Key techniques for seismic data processing of deep metal deposits:A case study of the Chaganhua molybdenum orefield in Inner Mongolia
YUE Hang-Yu1,2,3,4(), WANG Xiao-Jiang2,3(), WANG Lei5, CHEN Xiao-Qiang1, JIANG Chun-Xiang2,3, LI Pei2,3, ZHANG Bao-Wei1,2,3
1. Center for Geophysical Survey,China Geological Survey,Langfang 065000,China 2. Institute of Geophysical and Geochemical Exploration,Chinese Academy of Geological Sciences,Langfang 065000,China 3. National Center for Geological Exploration Technology,Langfang 065000,China 4. School of Geophysics and Information Technology,China University of Geosciences (Beijing),Beijing 100083,China 5. Liaoning Institute of Geology and Mineral Resources Co., Ltd.,Shenyang 110032,China
Deep metal deposits tend to be associated with heterogeneous geological bodies on different scales.Moreover,their orefields mostly lie in areas with complex geological structures,developed faults,and intense lithological changes and have complex surface conditions and structures.As a result,the seismic data of metal deposits frequently originate from complex and variable seismic wave fields suffering the mutual inference of multiple types of waves.Therefore,the seismic data have extremely low signal-to-noise ratios,which severely restricts the seismic interpretation of metal deposits and the prediction of concealed orebodies. With the 2D seismic data of the Chaganhua molybdenum orefield in Inner Mongolia as a case study,this study explored the key techniques for the seismic data processing of deep metal deposits.Specifically,this study analyzed the characteristic of seismic data of the Chaganhua molybdenum deposit and summarized the difficulties with seismic data processing of the metal deposit.Based on these,this study developed a set of processes for the data processing of the Chaganhua molybdenum orefield.The actual processing results agree well with the known orebody distribution in the geological borehole section.To be specific,zones with thick ore bodies generated strong reflected energy,while thinner ore bodies exhibited low-amplitude reflected waves.The results of this study can provide strong support for inferring geological structures and delineating concealed orebodies in the study area.

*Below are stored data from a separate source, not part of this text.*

### config.mk
export PLATFORM = sky130hd
export DESIGN_NAME = fetch_control_unit
export DESIGN_NICKNAME = d
export VERILOG_FILES = /design/src/rtl/slc3_ctrl_pkg.sv /design/src/rtl/mem_wait_timer.sv /design/src/rtl/fetch_control_unit.sv
export SDC_FILE = /design/constraint.sdc
export NUM_CORES = 1
export LEC_CHECK = 0
export CORE_MARGIN = 3
export CORE_UTILIZATION = 51
export DETAILED_ROUTE_END_ITERATION = 8
export MAX_ROUTING_LAYER = met4
export PLACE_DENSITY = 0.84
export REMOVE_ABC_BUFFERS = 1
export SYNTH_ARGS = -nofsm -noshare
export SYNTH_HDL_FRONTEND = slang
export SYNTH_HIERARCHICAL = 1
export SYNTH_SLANG_ARGS = --single-unit
### constraint.sdc
create_clock -name CLK -period 4.63 [get_ports CLK]
set_input_delay 0.926 -clock CLK [delete_from_list [all_inputs] [get_ports CLK]]
set_output_delay 0.926 -clock CLK [all_outputs]
set_load 0.005 [all_outputs]
### src/rtl/slc3_ctrl_pkg.sv
// Shared definitions for the SLC-3 fetch sequencer: state encoding, PC mux
// selects and the control-word bundle with its per-state decode.
package slc3_ctrl_pkg;

  typedef enum logic [2:0] {
    HALTED = 3'd0,
    S18    = 3'd1,
    S33    = 3'd2,
    S35    = 3'd3,
    PAUSE1 = 3'd4,
    PAUSE2 = 3'd5
  } state_t;

  localparam logic [1:0] PCMUX_INC  = 2'b00;
  localparam logic [1:0] PCMUX_BUS  = 2'b01;
  localparam logic [1:0] PCMUX_ADDR = 2'b10;
  localparam logic [1:0] PCMUX_ZERO = 2'b11;

  typedef struct packed {
    logic       gate_pc;
    logic       gate_marmux;
    logic       gate_mdr;
    logic       gate_alu;
    logic       ld_pc;
    logic       ld_mar;
    logic       ld_mdr;
    logic       ld_ir;
    logic [1:0] pcmux;
    logic       mem_oe;
  } ctrl_t;

  localparam ctrl_t CTRL_IDLE = '0;

  // Control word for a state; last_wait marks the final cycle of the memory
  // wait, where MDR captures the read data.
  function automatic ctrl_t decode_ctrl(input state_t s, input logic last_wait);
    ctrl_t c;
    c = CTRL_IDLE;
    case (s)
      S18: begin
        c.gate_pc = 1'b1;
        c.ld_mar  = 1'b1;
        c.ld_pc   = 1'b1;
        c.pcmux   = PCMUX_INC;
      end
      S33: begin
        c.mem_oe = 1'b1;
        c.ld_mdr = last_wait;
      end
      S35: begin
        c.gate_mdr = 1'b1;
        c.ld_ir    = 1'b1;
      end
      default: c = CTRL_IDLE;
    endcase
    return c;
  endfunction

endpackage

### src/rtl/mem_wait_timer.sv
// Memory wait timer: cleared to 0, counts up while enabled, and flags done on
// the final wait cycle (count = MEM_WAIT-1). Also exposes next-cycle done.
module mem_wait_timer #(
  parameter int MEM_WAIT = 3
) (
  input  logic clk,
  input  logic srst,
  input  logic clr,
  input  logic en,
  output logic done,
  output logic done_next
);

  localparam logic [3:0] LAST = 4'(MEM_WAIT - 1);

  logic [3:0] count_reg;
  logic [3:0] count_next;

  always_comb begin
    count_next = count_reg;
    if (clr) begin
      count_next = 4'd0;
    end else if (en && !done) begin
      count_next = count_reg + 4'd1;
    end
  end

  assign done      = (count_reg == LAST);
  assign done_next = (count_next == LAST);

  always_ff @(posedge clk) begin
    if (srst) begin
      count_reg <= 4'd0;
    end else begin
      count_reg <= count_next;
    end
  end

endmodule

### src/rtl/fetch_control_unit.sv
// SLC-3 fetch sequencer: MAR<-PC, PC<-PC+1, MDR<-M[MAR], IR<-MDR, then waits
// for a Continue press/release before the next fetch.
module fetch_control_unit
  import slc3_ctrl_pkg::*;
#(
  parameter int MEM_WAIT = 3,
  parameter int CNT_W    = 16
) (
  input  logic             CLK,
  input  logic             Reset,
  input  logic             Run,
  input  logic             Continue,
  output logic             GatePC,
  output logic             GateMARMUX,
  output logic             GateMDR,
  output logic             GateALU,
  output logic             LD_PC,
  output logic             LD_MAR,
  output logic             LD_MDR,
  output logic             LD_IR,
  output logic [1:0]       PCMUX,
  output logic             Mem_OE,
  output logic [2:0]       state_o,
  output logic [CNT_W-1:0] fetch_count
);

  state_t           state_reg;
  state_t           state_next;
  ctrl_t            ctrl_reg;
  logic [CNT_W-1:0] fetch_count_reg;
  logic             wait_done;
  logic             wait_done_next;

  mem_wait_timer #(
    .MEM_WAIT(MEM_WAIT)
  ) u_wait (
    .clk       (CLK),
    .srst      (Reset),
    .clr       (state_reg == S18),
    .en        (state_reg == S33),
    .done      (wait_done),
    .done_next (wait_done_next)
  );

  always_comb begin
    state_next = state_reg;
    case (state_reg)
      HALTED: if (Run) state_next = S18;
      S18:    state_next = S33;
      S33:    if (wait_done) state_next = S35;
      S35:    state_next = PAUSE1;
      PAUSE1: if (Continue) state_next = PAUSE2;
      PAUSE2: if (!Continue) state_next = S18;
      default: state_next = HALTED;
    endcase
  end

  // Controls are registered from the next state so they line up with state_reg.
  always_ff @(posedge CLK) begin
    if (Reset) begin
      state_reg       <= HALTED;
      ctrl_reg        <= CTRL_IDLE;
      fetch_count_reg <= '0;
    end else begin
      state_reg <= state_next;
      ctrl_reg  <= decode_ctrl(state_next, wait_done_next);
      if (state_reg == S35) begin
        fetch_count_reg <= fetch_count_reg + CNT_W'(1);
      end
    end
  end

  assign GatePC      = ctrl_reg.gate_pc;
  assign GateMARMUX  = ctrl_reg.gate_marmux;
  assign GateMDR     = ctrl_reg.gate_mdr;
  assign GateALU     = ctrl_reg.gate_alu;
  assign LD_PC       = ctrl_reg.ld_pc;
  assign LD_MAR      = ctrl_reg.ld_mar;
  assign LD_MDR      = ctrl_reg.ld_mdr;
  assign LD_IR       = ctrl_reg.ld_ir;
  assign PCMUX       = ctrl_reg.pcmux;
  assign Mem_OE      = ctrl_reg.mem_oe;
  assign state_o     = state_reg;
  assign fetch_count = fetch_count_reg;

endmodule

==> run metrics, run 1 <==
Pre-Repair DR Iteration Count 4; root buf cell clkbuf_4; crit-path max cell delay 0.58 ns; Setup Slack @ Placement 2.10 ns; number of vias per cell after detailed routing 5.65; logic gate share of total power 11.5%; TritonCTS clock tree built; worst slew margin relative to its limit 49.8%; leakage dissipation 0.579 nW; worst hold path cell count 2; final setup vio count 0; DR vias 1,119; period utilization 52.1%; average cell area after synthesis 9.00 um2; top-area cell type share of the netlist area 40.6%; number of enable flip-flop cells after synthesis 0; Hold-fix buffers, CTS 0; final number of hold-violating endpoints 0; cell family with most CP delay flip-flops; commonest cells after routing, fill and taps aside clkdlybuf4s50_1, dfxtp_1, nor2_1; outcome finished clean; sequential share of power 62.7%; largest cells by area after synthesis dfxtp_1, buf_4, nor2_1, xor2_1, a21oi_1; pin count of the biggest net entering global routing 23; fin worst setup slack 2.22 ns; launch point of the worst reg-to-reg path state_o[1]$_SDFF_PP0_; final max-slew violation count 0; Max H-tree Level 1; count of buffers inserted at the top-level ports 29; endpoint with the worst hold slack fetch_count[15]$_SDFFE_PP0P_; Post CTS Setup Buffer Count 0; Crit Reg-Reg Endpoint fetch_count[13]$_SDFFE_PP0P_; total of flip-flops plus latches after synthesis 27; element type at the critical path start flop; Layout Skew 0.00709 ns; total power per unit cell area 246 mW/mm2; slew at the pin closest to its max-slew limit 0.751 ns; count of pins on the block boundary 34; highest ir drop seen on vdd 0.187 mV; final wirelength 2630 um; wire length per cell 13.3 um; Final ANT Viol Nets 0; cell type of the slowest stage on the worst timing path dfxtp_1; area of the die 0.00326 mm2; number of cell instances on the worst register-to-register path 4; unrepaired setup endpoints after global routing no; clock network latency to the later pin of the worst-skew pair 0.33 ns; cell accounting for the most synthesized area dfxtp_1; Max Cap Viol 0; Cell variety after synth 44; RePlAce Congestion 0.729; Sw Ratio 24.5%; area added between synthesis and finish 20.3%; clock buffer depth 2; crit end category primary output; cells resized by post-CTS repair 0; clock share of power 25.8%; Clock transition at path regs 0.14 ns; max reg flops 16; most frequent standard cell in the layout excluding fill and tap cells clkdlybuf4s50_1; sequential fraction of the synthesis area 40.6%; CTS sink count 27; total standard cell area after synthesis 0.00133 mm2; critical path data required time 3.70 ns; die span in x 57.1 um; maximum achievable frequency 414 MHz; gate count after technology mapping 148; Iteration-0 DRC Markers 26; total power draw 0.000395 W; Rows 17; type of the worst min-delay path flop to flop; cell internal power dissipation 0.000298 W; kind of critical path flop to primary output; total of warnings raised by yosys 6; n_diodes 0; cell-by-cell listing of the critical path clkdlybuf4s50_1; TNS Setup 0 ns; leftover overflow at the end of global routing 0; ys flop type dfxtp_1; hold path startpoint fetch_count[15]$_SDFFE_PP0P_; global routing usage summed across all routing layers 17.6%; Post-DP HPWL 1980 um; number of antenna violations at the first check in global routing 0; number of buffers added by the clock tree synthesis step 3; area of the core 0.00234 mm2; Worst Path Arrival 1.49 ns; clock period minus final worst setup slack 2.41 ns; number of cells in the finished layout apart from fillers 198; Residual DRC 0; Total Nets Final 178; die height 57.1 um; post-synthesis async set-or-reset flop share 0%; cell count after placement 194; fraction of final layout cells with drive strength greater than 1 7.06%; count of fill cells added during filler insertion 196; first-pass GRT wire length 4420 um; Layout Cell Area excl Fill 0.00160 mm2; net switching component of the power 0.0000966 W; setup slack, reg-to-reg 2.71 ns; effective utilization at floorplan 57.0%; placed inst area 0.00158 mm2; vias in the first global route 1,034; WP buf/inv 1; peak fanout along the critical path 10
[worst max path at each step]
| stage | start | endpoint | slack [ns] | depth (start not counted) |
|---|---|---|---|---|
| after global placement | Reset | LD_IR$_SDFF_PP0_ | 2.13 | 3 |
| after floorplan | Run | LD_MDR$_SDFF_PP0_ | 2.90 | 4 |
| after global routing | state_o[1]$_SDFF_PP0_ | state_o[1] | 2.15 | 1 |
| after detailed placement | Reset | LD_IR$_SDFF_PP0_ | 2.10 | 3 |
| final | state_o[1]$_SDFF_PP0_ | state_o[1] | 2.22 | 1 |
| after CTS | state_o[1]$_SDFF_PP0_ | state_o[1] | 2.21 | 1 |
[cells by family (layout without fill, tap and decap cells)]
| family | after synthesis | count (layout) | synth area share [%] |
|---|---|---|---|
| AOI/OAI and AO/OA | 27 | 27 | 13.4 |
| xor gates and xnor gates | 10 | 10 | 6.57 |
| adders and majority gates | 3 | 3 | 2.82 |
| buffers and inverters | 20 | 39 | 8.64 |
| DFF | 27 | 27 | 40.6 |
| muxes | 2 | 2 | 1.50 |
| other | 1 | 4 | 0.281 |
| and+or+nand+nor | 58 | 58 | 26.2 |
[synthesized netlist by cell type (all sizes together) (2+ instances only)]
cell type  instances
o21ai              7
buf               11
mux2i              2
o31a               2
clkbuf             3
or3                8
nor3b              3
xnor2              4
nor4               4
ha                 3
nand3              6
dfxtp             27
nand2              7
inv                6
nand4              3
xor2               6
a21oi             10
and3               2
nor2              14
[worst min-delay path, cell delays in order, from the launching register on]
cell,delay [ns]
dfxtp_1,0.34
o41ai_1,0.06
a21oi_1,0.05
[power by group through the flow]
stage / Combinational [W] / Clock (W) / Sequential (W)
after floorplan: 0.0000219 / 0 / 0.000252
after global placement: 0.0000442 / 0 / 0.000253
after detailed placement: 0.0000453 / 0 / 0.000252
after CTS: 0.0000456 / 0.000105 / 0.000248
after global routing: 0.0000496 / 0.000115 / 0.000249
final: 0.0000453 / 0.000102 / 0.000248
[layout make-up]
class / count / area, um2 / share of cell area (%)
Multi-Input combinational cell: 104 / 688 / 42.9
Sequential cell: 27 / 541 / 33.7
Timing Repair Buffer: 29 / 290 / 18.1
Tap cell: 28 / 35.0 / 2.19
Clock buffer: 4 / 26.3 / 1.64
Inverter: 6 / 22.5 / 1.41
[per-stage QoR]
stage	utilization (%)	hold slack, ns
floorplan	-	0.457
finish	68.5	0.488
CTS	68.5	0.491
detailed placement	67.4	0.472
global placement	67.4	0.461
global route	68.5	0.508
[routing by layer]
metal  wire length (um)  track usage (%)  vias up
met4                 63             8.61        0
met2               1200             28.4       40
met1               1240             21.7      513
met3                124             2.04        7
li1                   -                -      559
met5                  0                -        -
No activity file was read; power rests on OpenSTA's default activity.
==> run 2: changes to the inputs <==
CORE_UTILIZATION = 43   (was 51)
PLACE_DENSITY = 0.75   (was 0.84)
clock period = 2.2 ns   (was 4.63 ns; I/O delays follow)
==> run 2 against run 1 <==
Effect of this change: first-iteration DRC count grew 31%; register-to-register slack worse by 2.4 ns; power grew 110%; via count down 2.4%; final cell count is 2.0% higher; final area is 0.70% higher; clock skew decreased by 0.00062 ns; core utilization shrank 12 points; wire length is 2.5% higher; critical endpoint unchanged; largest cell class unchanged.
==> run metrics, run 2 (same netlist as run 1, synthesis figures left out) <==
Final ANT Viol Nets 0 (unchanged); n_diodes 0 (unchanged); Post CTS Setup Buffer Count 0 (unchanged); clock buffer depth 2 (unchanged); total power draw 0.000824 W (+110%); maximum achievable frequency 526 MHz; met1 Resource Use GR 19.4% (-2.3 points); fin worst setup slack 0.299 ns (-1.92 ns); final setup vio count 0 (unchanged); Residual DRC 0 (unchanged); Max H-tree Level 1 (unchanged); peak fanout along the critical path 10 (unchanged); Max Cap Viol 0 (unchanged); final wirelength 2700 um (+2.5%); highest ir drop seen on vdd 0.246 mV (+31%); count of pins on the block boundary 34 (unchanged); crit-path max cell delay 0.59 ns (about the same); setup slack, reg-to-reg 0.33 ns (-2.38 ns); clock network latency to the later pin of the worst-skew pair 0.31 ns (-0.02 ns); cells resized by post-CTS repair 0 (unchanged); Layout Skew 0.00647 ns (-0.000617 ns); Setup Slack @ Placement 0.337 ns (-1.76 ns); leakage dissipation 0.584 nW (+0.83%); crit end category primary output; Clock transition at path regs 0.13 ns (about the same); cell-by-cell listing of the critical path clkdlybuf4s50_1; kind of critical path flop to primary output; count of fill cells added during filler insertion 256 (+31%); DR vias 1,092 (-2.4%); most frequent standard cell in the layout excluding fill and tap cells clkdlybuf4s50_1; grt peak-use layer met2; vias in the first global route 1,037 (+0.29%); Pre-Repair DR Iteration Count 2 (-2); clock period minus final worst setup slack 1.90 ns; met2 global-route usage 29.1% (+0.76 points); area of the die 0.00380 mm2 (+17%); count of buffers inserted at the top-level ports 29 (unchanged); wire length per cell 13.4 um (+0.51%); max reg flops 16 (unchanged); number of vias per cell after detailed routing 5.41 (-4.3%); number of buffers added by the clock tree synthesis step 3 (unchanged); worst slack on hold paths 0.493 ns (+0.00459 ns); unrepaired setup endpoints after global routing no; first-pass GRT wire length 4630 um (+4.8%); area added between synthesis and finish 21.1%; Iteration-0 DRC Markers 34 (+31%); cell family with most CP delay buffers and inverters; global routing usage summed across all routing layers 16.3% (-1.2 points); die height 61.7 um (+8.0%); critical path data required time 1.76 ns (-1.94 ns); leftover overflow at the end of global routing 0 (unchanged); effective utilization at floorplan 46.7% (-10 points); period utilization 86.4%; die span in x 61.7 um (+8.0%); Rows 19 (+2); RePlAce Congestion 0.832 (+14%); area of the core 0.00285 mm2 (+22%); Worst Path Arrival 1.46 ns (-0.03 ns); Total Nets Final 179 (+0.56%); TNS Setup 0 ns (unchanged); total power per unit cell area 511 mW/mm2 (+110%); cell count after placement 198 (+2.1%); root buf cell clkbuf_4; final max-slew violation count 0 (unchanged); pin count of the biggest net entering global routing 21 (-8.7%); type of the worst min-delay path flop to flop; Hold-fix buffers, CTS 0 (unchanged); number of cells in the finished layout apart from fillers 202 (+2.0%); commonest cells after routing, fill and taps aside clkdlybuf4s50_1, dfxtp_1, nor2_1; fraction of final layout cells with drive strength greater than 1 7.60% (+0.54 points); TritonCTS clock tree built; number of antenna violations at the first check in global routing 0 (unchanged); met3 Resource Use GR 3.35% (+1.3 points); final number of hold-violating endpoints 0 (unchanged); Post-DP HPWL 2040 um (+3.3%); element type at the critical path start flop; cell type of the slowest stage on the worst timing path clkdlybuf4s50_1; outcome finished clean; CTS sink count 27 (unchanged); WP buf/inv 1 (unchanged)
run 2: where the power goes:
| part | switching [W] | internal [W] | leakage [nW] |
|---|---|---|---|
| registers | 0.0000196 | 0.000501 | 0.218 |
| logic | 0.0000422 | 0.0000567 | 0.350 |
| clock network | 0.000134 | 0.0000707 | 0.0150 |
| total | 0.000196 | 0.000629 | 0.584 |
run 2: routing by layer:
layer	up-vias	wire [um]
met2	28	1330
met4	0	0
li1	561	-
met3	0	149
met1	503	1220
met5	-	0
run 2: path summary, 6_finish.rpt:
kind | start | endpoint | cells after the start
setup / recovery | state_o[1]$_SDFF_PP0_ | state_o[1] | 1
hold / removal | fetch_count[15]$_SDFFE_PP0P_ | fetch_count[15]$_SDFFE_PP0P_ | 2
setup reg to reg | u_wait/count_reg[0]$_SDFF_PP0_ | LD_MDR$_SDFF_PP0_ | 7
hold reg to reg | fetch_count[15]$_SDFFE_PP0P_ | fetch_count[15]$_SDFFE_PP0P_ | 2
run 2: per-stage QoR:
stage                     util, %  instance area, um2
final                        56.6                1610
after global routing         56.6                1610
after CTS                    56.6                1610
after detailed placement     55.7                1590
after global placement       55.7                1590
after floorplan                 -                1250
run 2: cell type report:
class                           instances  area (um2)  share of cell area (%)
Multi-Input combinational cell        104         688                    42.6
Sequential cell                        27         541                    33.5
Timing Repair Buffer                   30         298                    18.4
Tap cell                               31        38.8                    2.40
Clock buffer                            4        26.3                    1.63
Inverter                                6        22.5                    1.40
==> run 3: changes to the inputs <==
REMOVE_ABC_BUFFERS = default   (was 1)
==> run 3 against run 2 <==
Effect of this change: combinational power grew 0.6%; register-to-register slack barely moved; power up 2.2%; sequential share of layout area down 0.16 points; critical endpoint unchanged; largest cell class unchanged; largest power group unchanged.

岳航羽, 王小江, 王磊, 陈孝强, 姜春香, 李培, 张保卫. 深部金属矿地震数据处理关键技术研究——以内蒙古查干花钼矿区为例[J]. 物探与化探, 2022, 46(6): 1315-1326.
YUE Hang-Yu, WANG Xiao-Jiang, WANG Lei, CHEN Xiao-Qiang, JIANG Chun-Xiang, LI Pei, ZHANG Bao-Wei. Key techniques for seismic data processing of deep metal deposits:A case study of the Chaganhua molybdenum orefield in Inner Mongolia. Geophysical and Geochemical Exploration, 2022, 46(6): 1315-1326.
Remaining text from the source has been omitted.